Infatti, l'articolo 2284 cc chiarisce che, quando muore uno dei soci, “gli altri devono liquidare la quota agli eredi, a meno che preferiscano sciogliere la società ovvero continuarla con gli eredi stessi e questi vi acconsentano”.
L'accettazione dell'eredità del de cuius comporta, quindi, solo il diritto alla liquidazione della proporzionale quota del capitale sociale spettante e non dà diritto a subentrare nella società al posto del defunto, in quanto il rapporto sociale non si trasmette mortis causa (cfr Cassazione n. 3671/2001).
Ciò in ragione della intrasmissibilità iure successionis della partecipazione del socio a responsabilità illimitata, sicché in caso di accordo di continuazione della società tra i soci superstiti e gli eredi del socio defunto non potrà darsi luogo a una successione, in senso tecnico, dei suoi eredi nella partecipazione di cui lo stesso era titolare.

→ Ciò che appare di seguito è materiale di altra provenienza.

===== src/rtl/lsc_in_if.sv =====
interface lsc_in_if;
  import lsc_pkg::*;

  logic    valid;
  logic    ready;
  sample_t left_sample;
  sample_t right_sample;

  modport source (output valid, output left_sample, output right_sample, input ready);
  modport sink   (input valid, input left_sample, input right_sample, output ready);
endinterface


===== src/rtl/lsc_out_if.sv =====
interface lsc_out_if;
  import lsc_pkg::*;

  logic    valid;
  logic    ready;
  sample_t left_out;
  sample_t right_out;

  modport source (output valid, output left_out, output right_out, input ready);
  modport sink   (input valid, input left_out, input right_out, output ready);
endinterface


===== src/rtl/lsc_cfg_if.sv =====
interface lsc_cfg_if;
  import lsc_pkg::*;

  logic                  valid;
  logic                  ready;
  logic [CFG_IDX_W-1:0]  index;
  logic [CFG_DATA_W-1:0] data;

  modport source (output valid, output index, output data, input ready);
  modport sink   (input valid, input index, input data, output ready);
endinterface


===== src/rtl/lookahead_soft_clipper_stereo.sv =====
// Each input pair takes N = 4..8 multiply ops (gain in, up to two blends, gain out, per
// channel); in bypass it skips them. One pair is in flight at a time: a new pair is
// accepted only once the last one is published. A single shared multiplier serves
// every op, each with a multiply step and a write-back step. A result held off
// at the output stalls the next computed pair until the output register frees up.
// Reset (rst_n low, synchronous): held samples and clip flags cleared, bypass off,
// both gains 1.0, no result pending.
module lookahead_soft_clipper_stereo (
  input logic       clk,
  input logic       rst_n,
  lsc_in_if.sink    in_chan,
  lsc_out_if.source out_chan,
  lsc_cfg_if.sink   cfg_chan
);
  import lsc_pkg::*;

  dp_cmd_t  cmd;
  dp_stat_t stat;

  assign cfg_chan.ready = 1'b1;

  lsc_ctrl u_ctrl (
    .clk       (clk),
    .rst_n     (rst_n),
    .in_valid  (in_chan.valid),
    .in_ready  (in_chan.ready),
    .out_valid (out_chan.valid),
    .out_ready (out_chan.ready),
    .stat      (stat),
    .cmd       (cmd)
  );

  lsc_dp u_dp (
    .clk       (clk),
    .rst_n     (rst_n),
    .cmd       (cmd),
    .cfg_we    (cfg_chan.valid && cfg_chan.ready),
    .cfg_idx   (cfg_chan.index),
    .cfg_data  (cfg_chan.data),
    .in_left   (in_chan.left_sample),
    .in_right  (in_chan.right_sample),
    .out_left  (out_chan.left_out),
    .out_right (out_chan.right_out),
    .stat      (stat)
  );

  // between transactions a channel never carries both clip flags
  a_flags_excl: assert property (@(posedge clk) disable iff (!rst_n)
    in_chan.ready |-> (stat.pos_flag & stat.neg_flag) == 2'b00)
    else $error("positive and negative clip flags both set");

  a_busy_no_accept: assert property (@(posedge clk) disable iff (!rst_n)
    (cmd.mul || cmd.wb) |-> !in_chan.ready)
    else $error("input ready while datapath busy");

  a_start: assert property (@(posedge clk) disable iff (!rst_n)
    (in_chan.valid && in_chan.ready && !stat.bypass) |=> cmd.mul)
    else $error("accepted transaction did not start processing");

  a_publish: assert property (@(posedge clk) disable iff (!rst_n)
    cmd.publish |=> out_chan.valid)
    else $error("published result not presented");

endmodule


===== src/rtl/lsc_dp.sv =====
module lsc_dp (
  input  logic                          clk,
  input  logic                          rst_n,
  input  lsc_pkg::dp_cmd_t              cmd,
  input  logic                          cfg_we,
  input  logic [lsc_pkg::CFG_IDX_W-1:0]  cfg_idx,
  input  logic [lsc_pkg::CFG_DATA_W-1:0] cfg_data,
  input  lsc_pkg::sample_t              in_left,
  input  lsc_pkg::sample_t              in_right,
  output lsc_pkg::sample_t              out_left,
  output lsc_pkg::sample_t              out_right,
  output lsc_pkg::dp_stat_t             stat
);
  import lsc_pkg::*;

  logic                  bypass_r;
  logic [IN_GAIN_W-1:0]  in_gain_r;
  logic [OUT_GAIN_W-1:0] out_gain_r;

  sample_t    smp_r [2];
  held_t      held_r [2];
  logic [1:0] pos_r;
  logic [1:0] neg_r;
  held_t      x_r;
  prod_t      p_r;
  sample_t    y_r [2];
  sample_t    out_left_r;
  sample_t    out_right_r;

  held_t              mul_a;
  logic [MUL_B_W-1:0] mul_b;
  prod_t              prod;
  prod_t              k;
  prod_t              sum;
  prod_t              sh_in;
  prod_t              sh_out;
  prod_t              sh_bl;
  held_t              x_in;
  held_t              blend;
  sample_t            y_sat;

  // multiplier operand select
  always_comb begin
    case (cmd.op)
      OP_IN: begin
        mul_a = held_t'(smp_r[cmd.ch]);
        mul_b = MUL_B_W'(in_gain_r);
      end
      OP_POS_X, OP_NEG_X: begin
        mul_a = x_r;
        mul_b = MUL_B_W'(W_SOFT);
      end
      OP_POS_H, OP_NEG_H: begin
        mul_a = held_r[cmd.ch];
        mul_b = MUL_B_W'(W_HARD);
      end
      OP_CLIP_P, OP_CLIP_N: begin
        mul_a = held_r[cmd.ch];
        mul_b = MUL_B_W'(W_SOFT);
      end
      OP_OUT: begin
        mul_a = held_r[cmd.ch];
        mul_b = MUL_B_W'(out_gain_r);
      end
      default: begin
        mul_a = x_r;
        mul_b = '0;
      end
    endcase
  end

  assign prod = mul_a * $signed({1'b0, mul_b});

  // clip-level term of the blend
  always_comb begin
    case (cmd.op)
      OP_POS_X, OP_CLIP_P: k = prod_t'(K_RH);
      OP_POS_H:            k = prod_t'(K_RS);
      OP_NEG_X, OP_CLIP_N: k = prod_t'(-K_RH);
      OP_NEG_H:            k = prod_t'(-K_RS);
      default:             k = '0;
    endcase
  end

  assign sum    = p_r + k;
  assign sh_in  = sum >>> IN_SHIFT;
  assign sh_out = sum >>> OUT_SHIFT;
  assign sh_bl  = sum >>> BLEND_SHIFT;

  assign x_in  = (sh_in > prod_t'(FOUR))  ? held_t'(FOUR) :
                 (sh_in < prod_t'(-FOUR)) ? held_t'(-FOUR) : held_t'(sh_in);
  assign blend = held_t'(sh_bl);
  assign y_sat = (sh_out > prod_t'(SMAX)) ? sample_t'(SMAX) :
                 (sh_out < prod_t'(SMIN)) ? sample_t'(SMIN) : sample_t'(sh_out);

  always_ff @(posedge clk) begin
    if (!rst_n) begin
      bypass_r   <= 1'b0;
      in_gain_r  <= IN_GAIN_RST;
      out_gain_r <= OUT_GAIN_RST;
      held_r[0]  <= '0;
      held_r[1]  <= '0;
      pos_r      <= '0;
      neg_r      <= '0;
    end else begin
      if (cfg_we) begin
        case (cfg_idx)
          CFG_BYPASS:   bypass_r   <= cfg_data[0];
          CFG_IN_GAIN:  in_gain_r  <= cfg_data[IN_GAIN_W-1:0];
          CFG_OUT_GAIN: out_gain_r <= cfg_data[OUT_GAIN_W-1:0];
          default: ;
        endcase
      end
      if (cmd.wb) begin
        case (cmd.op)
          OP_POS_X, OP_POS_H: begin
            held_r[cmd.ch] <= blend;
            pos_r[cmd.ch]  <= 1'b0;
          end
          OP_CLIP_P: pos_r[cmd.ch] <= 1'b1;
          OP_NEG_X, OP_NEG_H: begin
            held_r[cmd.ch] <= blend;
            neg_r[cmd.ch]  <= 1'b0;
          end
          OP_CLIP_N: neg_r[cmd.ch] <= 1'b1;
          OP_OUT:    held_r[cmd.ch] <= x_r;
          default: ;
        endcase
      end
    end
  end

  always_ff @(posedge clk) begin
    if (cmd.load) begin
      smp_r[0] <= in_left;
      smp_r[1] <= in_right;
      if (bypass_r) begin
        y_r[0] <= in_left;
        y_r[1] <= in_right;
      end
    end
    if (cmd.mul) begin
      p_r <= prod;
    end
    if (cmd.wb) begin
      case (cmd.op)
        OP_IN:                x_r <= x_in;
        OP_CLIP_P, OP_CLIP_N: x_r <= blend;
        OP_OUT:               y_r[cmd.ch] <= y_sat;
        default: ;
      endcase
    end
    if (cmd.publish) begin
      out_left_r  <= y_r[0];
      out_right_r <= y_r[1];
    end
  end

  assign out_left  = out_left_r;
  assign out_right = out_right_r;

  assign stat.bypass     = bypass_r;
  assign stat.pos_flag   = pos_r;
  assign stat.neg_flag   = neg_r;
  assign stat.x_gt_clip  = x_r > held_t'(CLIP_LVL);
  assign stat.x_lt_nclip = x_r < held_t'(-CLIP_LVL);
  assign stat.x_lt_held  = x_r < held_r[cmd.ch];
  assign stat.x_gt_held  = x_r > held_r[cmd.ch];

endmodule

Il vincolo sociale che faceva capo al socio defunto dovrà ritenersi, anche in questo caso, immediatamente e definitivamente estinto al momento della sua morte, sicché l'accettazione dell'eredità da parte degli eredi non potrà comportare per gli stessi l'acquisto della qualità di soci, cosa che sarà invece riconducibile esclusivamente al perfezionamento dell'accordo di continuazione (cfr Cassazione n. 6849/1986).
In sostanza, osserva la Corte, come notato anche dalla dottrina di riferimento, apertasi la successione del socio e definito il suo oggetto per quanto riguarda il rapporto societario, è solo il valore economico della sua partecipazione che viene trasmesso agli eredi mediante l'accettazione dell'eredità.
Nel patrimonio ereditario entra a far parte esclusivamente il valore della partecipazione sociale del de cuius, che poi attraverso l'attività di liquidazione si concretizzerà in un eventuale credito.
La fattispecie così definita impedisce agli eredi del socio di assumere, in ogni caso, la qualità di soci della società di cui faceva parte il loro dante causa, e di subentrare, comunque, nella sua quota di partecipazione.
Né a seguito dell'accordo di continuazione è consentito riaprire la vicenda successoria, ormai definita in ogni suo elemento, facendo così rivivere ex post un rapporto sociale che si deve ritenere immediatamente e definitivamente estinto con la morte del socio.

Per le ragioni di cui sopra, alle eredi del caso non era possibile riportarsi le perdite deducibili del de cuius, atteso che la morte del socio ha comportato l'estinzione del rapporto partecipativo.